Modell-Lernen mit Glotze, Chips und Bier

Nach Erfahrung des Psychologen schlägt der Heißhunger besonders oft am Abend zu. "Viele erliegen der Illusion, dass man abnimmt, wenn man den ganzen Tag nicht isst." Doch dann entstehe der Eindruck: 'Ich habe den ganzen Tag verzichtet - jetzt habe ich es mir verdient zu essen.' Klotters Rat ist daher so simpel wie einleuchtend: nicht viel essen, aber regelmäßig.

Vor allem vorm Fernseher werden viele Diäter schwach - wohl auch angesichts der Snacks und Kalorienbomben, die Abend für Abend über die Mattscheibe flimmern. "Man nennt das auch Modell-Lernen", erläutert Klotter. "Wir sehen etwas, was wir verführerisch finden, und versuchen es sofort nachzumachen."

Besonders teuflisch wird die Sache dann, wenn man dieser Versuchung immer wieder nachgibt - denn so koppelt das Gehirn die zwei Reize aneinander: "Ich setze mich vor den Fernseher und hole die Tüte Chips und das Bier. Ich gehe ins Kino und esse Popcorn und Eis. Irgendwann kann ich mir das eine nicht mehr ohne das andere vorstellen."

Badewanne statt Schokolade

Also Glotze aus? Ganz so radikal muss man zu sich selbst nicht sein. Es hilft schon, sich nicht nach einem Tag voller Selbstkasteiung hungrig vor den Fernseher zu setzen, rät Klotter: "Nehmen Sie sich schon vor dem Fernsehen Zeit, kochen Sie sich etwas Schönes. Essen Sie bewusst, nicht nebenbei, und horchen Sie in sich hinein, wann Sie satt sind. Machen Sie daraus ein Ritual."

Wenn all das nichts nützt und die Attacke kommt, geben Sie ihr nicht ohne Widerstand nach. Wer sagt denn, dass Ihr Gehirn den Reiz "Alarm, Heißhunger!" immer mit "zwei Tafeln Schokolade, Vollmilch, mit ganzen Nüssen" koppeln muss? "Entwickeln Sie andere Handlungsmuster für eine solche Situation", rät Ernährungspsychologe Klotter. "Sie können mit einer Freundin telefonieren, die Badewanne einlaufen lassen, einmal um den Block laufen."

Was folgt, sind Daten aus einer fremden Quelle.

--- src/hdl/assert_macros.svh ---
// Assertion helpers shared by the string unescaper modules.
// Each macro expects clk and rst_n in scope.
`ifndef ASSERT_MACROS_SVH
`define ASSERT_MACROS_SVH

// Property holds at every clock edge out of reset.
`define ASSERT_CLK(lbl, prop, msg) \
    lbl: assert property (@(posedge clk) disable iff (!rst_n) prop) else $error(msg);

// Condition never occurs at a clock edge out of reset.
`define ASSERT_NEVER(lbl, cond, msg) \
    lbl: assert property (@(posedge clk) disable iff (!rst_n) !(cond)) else $error(msg);

`endif

--- src/hdl/jsu_pkg.sv ---
// ----------------------------------------------------------------------------
// jsu_pkg
// Shared types and codes of the JSON string unescaper: one result item and
// the bundle of up to four items that one input byte produces.
// ----------------------------------------------------------------------------
package jsu_pkg;

    localparam int MAX_ITEMS = 4;

    // status codes
    localparam logic [2:0] ST_OK        = 3'd0;
    localparam logic [2:0] ST_NO_QUOTE  = 3'd1;
    localparam logic [2:0] ST_UNCLOSED  = 3'd2;
    localparam logic [2:0] ST_CTRL      = 3'd3;
    localparam logic [2:0] ST_ESC_OPEN  = 3'd4;
    localparam logic [2:0] ST_ESC_BAD   = 3'd5;
    localparam logic [2:0] ST_HEX_SHORT = 3'd6;
    localparam logic [2:0] ST_HEX_BAD   = 3'd7;

    typedef struct packed {
        logic [7:0] out_byte;
        logic       byte_valid;
        logic       string_done;
        logic [2:0] status;
    } item_t;

    typedef struct packed {
        item_t [MAX_ITEMS-1:0] items;
        logic  [2:0]           count;   // 1 to 4 on every stored bundle
    } bundle_t;

endpackage

--- src/hdl/json_string_unescape_utf8.sv ---
// ----------------------------------------------------------------------------
// json_string_unescape_utf8
// Streaming JSON string unescaper with UTF-8 output.
// ----------------------------------------------------------------------------
// One text byte is accepted per cycle while the bundle queue has room. Each
// byte yields zero to four result items, kept together as one bundle in a
// QDEPTH-entry queue; the output side delivers one item per cycle while pop
// is held, and the sustained input rate is one byte per cycle as long as the
// average item count per byte stays at or below one. A result reaches the
// ports from the queue registers once the bundles ahead of it are popped.
// full reflects only the queue fill.
// ----------------------------------------------------------------------------
module json_string_unescape_utf8
#(
    parameter int QDEPTH = 4    // 2 or more
)
(
    input  logic       clk,
    input  logic       rst_n,
    input  logic       push,
    output logic       full,
    input  logic [7:0] in_byte,
    input  logic       end_mark,
    output logic       empty,
    input  logic       pop,
    output logic [7:0] out_byte,
    output logic       byte_valid,
    output logic       string_done,
    output logic [2:0] status,
    output logic       last
);

    logic             in_acc;
    logic             wr;
    jsu_pkg::bundle_t wr_bundle;
    jsu_pkg::bundle_t head;
    logic             q_empty;
    logic             q_pop;

    assign in_acc = push && !full;

    jsu_front u_front
    (
        .clk      (clk),
        .rst_n    (rst_n),
        .in_acc   (in_acc),
        .in_byte  (in_byte),
        .end_mark (end_mark),
        .wr       (wr),
        .bundle   (wr_bundle)
    );

    jsu_queue #(.DEPTH(QDEPTH)) u_queue
    (
        .clk     (clk),
        .rst_n   (rst_n),
        .wr      (wr),
        .wr_data (wr_bundle),
        .rd      (q_pop),
        .rd_data (head),
        .full    (full),
        .q_empty (q_empty)
    );

    jsu_back u_back
    (
        .clk         (clk),
        .rst_n       (rst_n),
        .head        (head),
        .q_empty     (q_empty),
        .q_pop       (q_pop),
        .pop         (pop),
        .empty       (empty),
        .out_byte    (out_byte),
        .byte_valid  (byte_valid),
        .string_done (string_done),
        .status      (status),
        .last        (last)
    );

endmodule

--- src/hdl/jsu_front.sv ---
// ----------------------------------------------------------------------------
// jsu_front
// Parser state machine. Classifies each accepted byte and builds the bundle
// of result items that the byte causes, including UTF-8 expansion of \u
// escapes and surrogate pair joining.
// ----------------------------------------------------------------------------
`include "assert_macros.svh"

module jsu_front
(
    input  logic             clk,
    input  logic             rst_n,
    input  logic             in_acc,
    input  logic [7:0]       in_byte,
    input  logic             end_mark,
    output logic             wr,
    output jsu_pkg::bundle_t bundle
);

    localparam logic [2:0] M_IDLE       = 3'd0;
    localparam logic [2:0] M_STR        = 3'd1;
    localparam logic [2:0] M_ESC        = 3'd2;
    localparam logic [2:0] M_HEX1       = 3'd3;
    localparam logic [2:0] M_AFTER_HIGH = 3'd4;
    localparam logic [2:0] M_PAIR_BS    = 3'd5;
    localparam logic [2:0] M_HEX2       = 3'd6;

    localparam logic [7:0] CH_QUOTE = 8'h22;
    localparam logic [7:0] CH_BSL   = 8'h5C;
    localparam logic [7:0] CH_SLASH = 8'h2F;
    localparam logic [7:0] CH_U     = 8'h75;
    localparam logic [7:0] CH_SPACE = 8'h20;

    localparam logic [5:0]  HI_TAG    = 6'b110110;   // 0xD800..0xDBFF
    localparam logic [5:0]  LO_TAG    = 6'b110111;   // 0xDC00..0xDFFF
    localparam logic [20:0] CP_REPL   = 21'h00FFFD;
    localparam logic [20:0] CP_SUPP   = 21'h010000;

    typedef struct packed {
        logic              en;
        jsu_pkg::item_t    it;
        logic [2:0]        nm;
    } step_t;

    typedef struct packed {
        logic [3:0][7:0] bytes;
        logic [2:0]      len;
    } utf8_t;

    function automatic jsu_pkg::item_t mk_item(logic [7:0] b, logic v, logic d, logic [2:0] s);
        jsu_pkg::item_t it;
        it.out_byte    = b;
        it.byte_valid  = v;
        it.string_done = d;
        it.status      = s;
        return it;
    endfunction

    // byte inside the string body
    function automatic step_t str_step(logic [7:0] c);
        step_t s;
        s = '0;
        if (c == CH_QUOTE)
        begin
            s.en = 1'b1;
            s.it = mk_item(8'h00, 1'b0, 1'b1, jsu_pkg::ST_OK);
            s.nm = M_IDLE;
        end
        else if (c == CH_BSL)
        begin
            s.nm = M_ESC;
        end
        else if (c < CH_SPACE)
        begin
            s.en = 1'b1;
            s.it = mk_item(8'h00, 1'b0, 1'b0, jsu_pkg::ST_CTRL);
            s.nm = M_IDLE;
        end
        else
        begin
            s.en = 1'b1;
            s.it = mk_item(c, 1'b1, 1'b0, jsu_pkg::ST_OK);
            s.nm = M_STR;
        end
        return s;
    endfunction

    // byte after a backslash
    function automatic step_t esc_step(logic [7:0] c);
        step_t      s;
        logic [7:0] r;
        s = '0;
        r = 8'h00;
        s.nm = M_STR;
        s.en = 1'b1;
        case (c)
            CH_QUOTE: r = CH_QUOTE;
            CH_BSL:   r = CH_BSL;
            CH_SLASH: r = CH_SLASH;
            8'h62:    r = 8'h08;     // b
            8'h66:    r = 8'h0C;     // f
            8'h6E:    r = 8'h0A;     // n
            8'h72:    r = 8'h0D;     // r
            8'h74:    r = 8'h09;     // t
            CH_U:
            begin
                s.en = 1'b0;
                s.nm = M_HEX1;
            end
            default:
            begin
                s.nm = M_IDLE;
                s.it = mk_item(8'h00, 1'b0, 1'b0, jsu_pkg::ST_ESC_BAD);
            end
        endcase
        if (s.en && (s.nm == M_STR))
        begin
            s.it = mk_item(r, 1'b1, 1'b0, jsu_pkg::ST_OK);
        end
        return s;
    endfunction

    // bit 4 set marks a non-hex byte
    function automatic logic [4:0] hex_digit(logic [7:0] c);
        logic [4:0] d;
        if (c >= 8'h30 && c <= 8'h39)
        begin
            d = 5'(c - 8'h30);
        end
        else if (c >= 8'h61 && c <= 8'h66)
        begin
            d = 5'(c - 8'h57);
        end
        else if (c >= 8'h41 && c <= 8'h46)
        begin
            d = 5'(c - 8'h37);
        end
        else
        begin
            d = 5'h10;
        end
        return d;
    endfunction

    function automatic utf8_t utf8_enc(logic [20:0] cp);
        utf8_t e;
        e = '0;
        if (cp <= 21'h7F)
        begin
            e.bytes[0] = cp[7:0];
            e.len      = 3'd1;
        end
        else if (cp <= 21'h7FF)
        begin
            e.bytes[0] = {3'b110, cp[10:6]};
            e.bytes[1] = {2'b10, cp[5:0]};
            e.len      = 3'd2;
        end
        else if (cp <= 21'hFFFF)
        begin
            e.bytes[0] = {4'b1110, cp[15:12]};
            e.bytes[1] = {2'b10, cp[11:6]};
            e.bytes[2] = {2'b10, cp[5:0]};
            e.len      = 3'd3;
        end
        else
        begin
            e.bytes[0] = {5'b11110, cp[20:18]};
            e.bytes[1] = {2'b10, cp[17:12]};
            e.bytes[2] = {2'b10, cp[11:6]};
            e.bytes[3] = {2'b10, cp[5:0]};
            e.len      = 3'd4;
        end
        return e;
    endfunction

    logic [2:0]     mode_reg, mode_next;
    logic [15:0]    hex_reg, hex_next;
    logic [9:0]     high_reg, high_next;
    logic [1:0]     dig_reg, dig_next;

    logic           cp_en;
    logic [20:0]    cp_val;
    logic           tail_en;
    jsu_pkg::item_t tail_it;
    step_t          st;
    logic [4:0]     dig;
    logic [15:0]    code;
    utf8_t          enc;
    logic [2:0]     ncp;

    always_comb
    begin
        mode_next = mode_reg;
        hex_next  = hex_reg;
        high_next = high_reg;
        dig_next  = dig_reg;
        cp_en     = 1'b0;
        cp_val    = CP_REPL;
        tail_en   = 1'b0;
        tail_it   = '0;
        st        = '0;
        dig       = hex_digit(in_byte);
        code      = {hex_reg[11:0], dig[3:0]};

        case (mode_reg)
            M_STR:
            begin
                if (end_mark)
                begin
                    tail_en   = 1'b1;
                    tail_it   = mk_item(8'h00, 1'b0, 1'b0, jsu_pkg::ST_UNCLOSED);
                    mode_next = M_IDLE;
                end
                else
                begin
                    st        = str_step(in_byte);
                    tail_en   = st.en;
                    tail_it   = st.it;
                    mode_next = st.nm;
                end
            end
            M_ESC:
            begin
                if (end_mark)
                begin
                    tail_en   = 1'b1;
                    tail_it   = mk_item(8'h00, 1'b0, 1'b0, jsu_pkg::ST_ESC_OPEN);
                    mode_next = M_IDLE;
                end
                else
                begin
                    st        = esc_step(in_byte);
                    tail_en   = st.en;
                    tail_it   = st.it;
                    mode_next = st.nm;
                    if (in_byte == CH_U)
                    begin
                        hex_next = '0;
                        dig_next = '0;
                    end
                end
            end
            M_HEX1, M_HEX2:
            begin
                if (end_mark || dig[4])
                begin
                    tail_en   = 1'b1;
                    tail_it   = mk_item(8'h00, 1'b0, 1'b0,
                                        end_mark ? jsu_pkg::ST_HEX_SHORT : jsu_pkg::ST_HEX_BAD);
                    mode_next = M_IDLE;
                end
                else
                begin
                    hex_next = code;
                    dig_next = dig_reg + 2'd1;    // wraps to zero after the fourth digit
                    if (dig_reg == 2'd3)
                    begin
                        if ((mode_reg == M_HEX1) && (code[15:10] == HI_TAG))
                        begin
                            high_next = code[9:0];
                            mode_next = M_AFTER_HIGH;
                        end
                        else
                        begin
                            cp_en     = 1'b1;
                            mode_next = M_STR;
                            if (mode_reg == M_HEX1)
                            begin
                                cp_val = (code[15:10] == LO_TAG) ? CP_REPL : {5'b0, code};
                            end
                            else
                            begin
                                cp_val = (code[15:10] == LO_TAG)
                                       ? CP_SUPP + {1'b0, high_reg, code[9:0]}
                                       : CP_REPL;
                            end
                        end
                    end
                end
            end
            M_AFTER_HIGH:
            begin
                if (!end_mark && (in_byte == CH_BSL))
                begin
                    mode_next = M_PAIR_BS;
                end
                else
                begin
                    cp_en = 1'b1;
                    if (end_mark)
                    begin
                        tail_en   = 1'b1;
                        tail_it   = mk_item(8'h00, 1'b0, 1'b0, jsu_pkg::ST_UNCLOSED);
                        mode_next = M_IDLE;
                    end
                    else
                    begin
                        st        = str_step(in_byte);
                        tail_en   = st.en;
                        tail_it   = st.it;
                        mode_next = st.nm;
                    end
                end
            end
            M_PAIR_BS:
            begin
                if (!end_mark && (in_byte == CH_U))
                begin
                    mode_next = M_HEX2;
                    hex_next  = '0;
                    dig_next  = '0;
                end
                else
                begin
                    cp_en = 1'b1;
                    if (end_mark)
                    begin
                        tail_en   = 1'b1;
                        tail_it   = mk_item(8'h00, 1'b0, 1'b0, jsu_pkg::ST_ESC_OPEN);
                        mode_next = M_IDLE;
                    end
                    else
                    begin
                        st        = esc_step(in_byte);
                        tail_en   = st.en;
                        tail_it   = st.it;
                        mode_next = st.nm;
                    end
                end
            end
            default:
            begin
                mode_next = M_IDLE;
                if (!end_mark)
                begin
                    if (in_byte == CH_QUOTE)
                    begin
                        mode_next = M_STR;
                    end
                    else
                    begin
                        tail_en = 1'b1;
                        tail_it = mk_item(8'h00, 1'b0, 1'b0, jsu_pkg::ST_NO_QUOTE);
                    end
                end
            end
        endcase
    end

    // pack code point bytes first, then the trailing item
    always_comb
    begin
        enc = utf8_enc(cp_val);
        ncp = cp_en ? enc.len : 3'd0;
        for (int i = 0; i < jsu_pkg::MAX_ITEMS; i++)
        begin
            bundle.items[i] = '0;
            if (cp_en && (3'(i) < enc.len))
            begin
                bundle.items[i] = mk_item(enc.bytes[i], 1'b1, 1'b0, jsu_pkg::ST_OK);
            end
            else if (tail_en && (3'(i) == ncp))
            begin
                bundle.items[i] = tail_it;
            end
        end
        bundle.count = ncp + {2'b00, tail_en};
    end

    assign wr = in_acc && (bundle.count != 3'd0);

    always_ff @(posedge clk or negedge rst_n)
    begin
        if (!rst_n)
        begin
            mode_reg <= M_IDLE;
            hex_reg  <= '0;
            high_reg <= '0;
            dig_reg  <= '0;
        end
        else if (in_acc)
        begin
            mode_reg <= mode_next;
            hex_reg  <= hex_next;
            high_reg <= high_next;
            dig_reg  <= dig_next;
        end
    end

    `ASSERT_NEVER(a_front_count, wr && (bundle.count > 3'd4), "bundle holds more than four items")
    `ASSERT_CLK(a_front_done, (wr && tail_en && tail_it.string_done) |=> (mode_reg == M_IDLE), "closing quote did not return to idle")

endmodule

--- src/hdl/jsu_queue.sv ---
// ----------------------------------------------------------------------------
// jsu_queue
// Small flip-flop queue of result bundles between the parser and the
// output serializer.
// ----------------------------------------------------------------------------
`include "assert_macros.svh"

module jsu_queue
#(
    parameter int DEPTH = 4
)
(
    input  logic             clk,
    input  logic             rst_n,
    input  logic             wr,
    input  jsu_pkg::bundle_t wr_data,
    input  logic             rd,
    output jsu_pkg::bundle_t rd_data,
    output logic             full,
    output logic             q_empty
);

    localparam int AW = (DEPTH > 1) ? $clog2(DEPTH) : 1;
    localparam int CW = $clog2(DEPTH + 1);

    jsu_pkg::bundle_t mem [DEPTH];
    logic [AW-1:0]    wr_ptr_reg, rd_ptr_reg;
    logic [CW-1:0]    cnt_reg;
    logic             do_wr, do_rd;

    function automatic logic [AW-1:0] bump(logic [AW-1:0] p);
        return (p == AW'(DEPTH - 1)) ? '0 : p + AW'(1);
    endfunction

    assign full    = (cnt_reg == CW'(DEPTH));
    assign q_empty = (cnt_reg == '0);
    assign do_wr   = wr && !full;
    assign do_rd   = rd && !q_empty;
    assign rd_data = mem[rd_ptr_reg];

    always_ff @(posedge clk)
    begin
        if (do_wr)
        begin
            mem[wr_ptr_reg] <= wr_data;
        end
    end

    always_ff @(posedge clk or negedge rst_n)
    begin
        if (!rst_n)
        begin
            wr_ptr_reg <= '0;
            rd_ptr_reg <= '0;
            cnt_reg    <= '0;
        end
        else
        begin
            if (do_wr)
            begin
                wr_ptr_reg <= bump(wr_ptr_reg);
            end
            if (do_rd)
            begin
                rd_ptr_reg <= bump(rd_ptr_reg);
            end
            if (do_wr && !do_rd)
            begin
                cnt_reg <= cnt_reg + CW'(1);
            end
            else if (do_rd && !do_wr)
            begin
                cnt_reg <= cnt_reg - CW'(1);
            end
        end
    end

    `ASSERT_NEVER(a_queue_over, cnt_reg > CW'(DEPTH), "queue count beyond depth")

endmodule

--- src/hdl/jsu_back.sv ---
// ----------------------------------------------------------------------------
// jsu_back
// Output serializer. Walks the items of the bundle at the queue head, one
// item per accepted pop, and marks the final item of each bundle.
// ----------------------------------------------------------------------------
`include "assert_macros.svh"

module jsu_back
(
    input  logic             clk,
    input  logic             rst_n,
    input  jsu_pkg::bundle_t head,
    input  logic             q_empty,
    output logic             q_pop,
    input  logic             pop,
    output logic             empty,
    output logic [7:0]       out_byte,
    output logic             byte_valid,
    output logic             string_done,
    output logic [2:0]       status,
    output logic             last
);

    logic [1:0]     idx_reg;
    jsu_pkg::item_t cur;
    logic           take;

    assign cur         = head.items[idx_reg];
    assign empty       = q_empty;
    assign out_byte    = cur.out_byte;
    assign byte_valid  = cur.byte_valid;
    assign string_done = cur.string_done;
    assign status      = cur.status;
    assign last        = ((3'(idx_reg) + 3'd1) == head.count);
    assign take        = pop && !q_empty;
    assign q_pop       = take && last;

    always_ff @(posedge clk or negedge rst_n)
    begin
        if (!rst_n)
        begin
            idx_reg <= '0;
        end
        else if (take)
        begin
            // drop the bundle after its final item, else advance
            idx_reg <= last ? 2'd0 : idx_reg + 2'd1;
        end
    end

    `ASSERT_NEVER(a_back_idx, !q_empty && (3'(idx_reg) >= head.count), "item index past bundle end")
    `ASSERT_CLK(a_back_restart, $past(q_pop) |-> (idx_reg == 2'd0), "next bundle not started at its first item")

endmodule
--- config.mk ---
export PLATFORM = sky130hd
export DESIGN_NAME = json_string_unescape_utf8
export DESIGN_NICKNAME = d
export VERILOG_FILES = /design/src/hdl/jsu_pkg.sv /design/src/hdl/json_string_unescape_utf8.sv /design/src/hdl/jsu_front.sv /design/src/hdl/jsu_queue.sv /design/src/hdl/jsu_back.sv
export VERILOG_INCLUDE_DIRS = /design/src /design/src/hdl
export SDC_FILE = /design/constraint.sdc
export NUM_CORES = 1
export LEC_CHECK = 0
export BUFFER_PORTS_ARGS = -buffer_cell sky130_fd_sc_hd__buf_4
export CORE_ASPECT_RATIO = 1.4
export CORE_MARGIN = 8
export CORE_UTILIZATION = 65
export DETAILED_ROUTE_END_ITERATION = 8
export GPL_TIMING_DRIVEN = 1
export PLACE_DENSITY = 0.89
export REMOVE_ABC_BUFFERS = 1
export SLEW_MARGIN = 0
export SYNTH_ARGS = -nofsm -noshare
export SYNTH_HDL_FRONTEND = slang
export SYNTH_SLANG_ARGS = --single-unit
--- constraint.sdc ---
create_clock -name clk -period 7 [get_ports clk]
set_clock_uncertainty 0.1 [all_clocks]
set_input_delay 0.35 -clock clk [delete_from_list [all_inputs] [get_ports clk]]
set_output_delay 0.35 -clock clk [all_outputs]
set_load 0.005 [all_outputs]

Schöne Worte, denken Sie? "All das ist einfacher gesagt als getan", gibt Klotter zu. So eine Reizkopplung ändert man eben nicht von heute auf morgen - das braucht Geduld und Durchhaltevermögen. Zumal beim Essen auch die Psyche eine Rolle spielt. "Essen ist ein prima Trost - es ist schwer, davon wegzukommen", fasst Klotter zusammen.

Mehr als Physiologie

Dieser Effekt von Essen werde oft unterschätzt, meint Klotter. So glauben etwa die Anhänger der Theorie vom glykämischen Index, dass Kohlenhydrate der Schlüssel zu Heißhunger-Attacken sind. Kohlenhydrate, so die Theorie, lassen den Blutzuckerspiegel in die Höhe schnellen und dann rasant wieder abfallen. Die Folge sei ein starkes Hungergefühl.

"Sicherlich werden Heißhunger-Attacken durch den glykämischen Index beeinflusst", sagt Klotter, "man kann Hunger aber nicht allein auf die Physiologie reduzieren." Vielmehr sei Essen verwoben mit körperlichen und seelischen Bedürfnissen. "Schon beim Stillen erfahren Kinder, dass Essen nicht nur Nahrungsaufnahme bedeutet, sondern auch Zuwendung, Wärme, Geborgenheit."

Ein Kreislauf aus Verbot, Scheitern und Verdammen

Daher kann es auch immer wieder vorkommen, dass Sie schwach werden. Und eben doch zur Tafel Vollmilch mit ganzen Nüssen greifen statt einmal um den Block zu laufen - etwa weil Sie Ärger im Büro hatten oder Stress mit dem Partner. Was dann? "Dann ist es wichtig, sich zu verzeihen", sagt Klotter. Auch das so ein Satz, der so leicht gesagt ist und so schwer umzusetzen.

Und dennoch ein wichtiger Satz: Denn wer versucht, am nächsten Tag weniger zu essen, quasi als Ausgleich für die Sünden des Vorabends, der gerät rasch wieder in denselben gefährlichen Kreislauf: sich etwas verbieten, daran scheitern und sich dann furchtbar dafür verdammen. Das könne sogar zu einer Ess-Störung führen, warnt Klotter. Von Binge-Eating-Disorder sprechen Therapeuten, wenn jemand regelmäßig unkontrollierte Essanfälle hat und hinterher unter extremen Schuldgefühlen leidet. Häufig geht die Störung mit Übergewicht und Depressionen einher. Dabei wollten viele der Betroffenen wahrscheinlich ursprünglich nur eines werden: schlank und schön.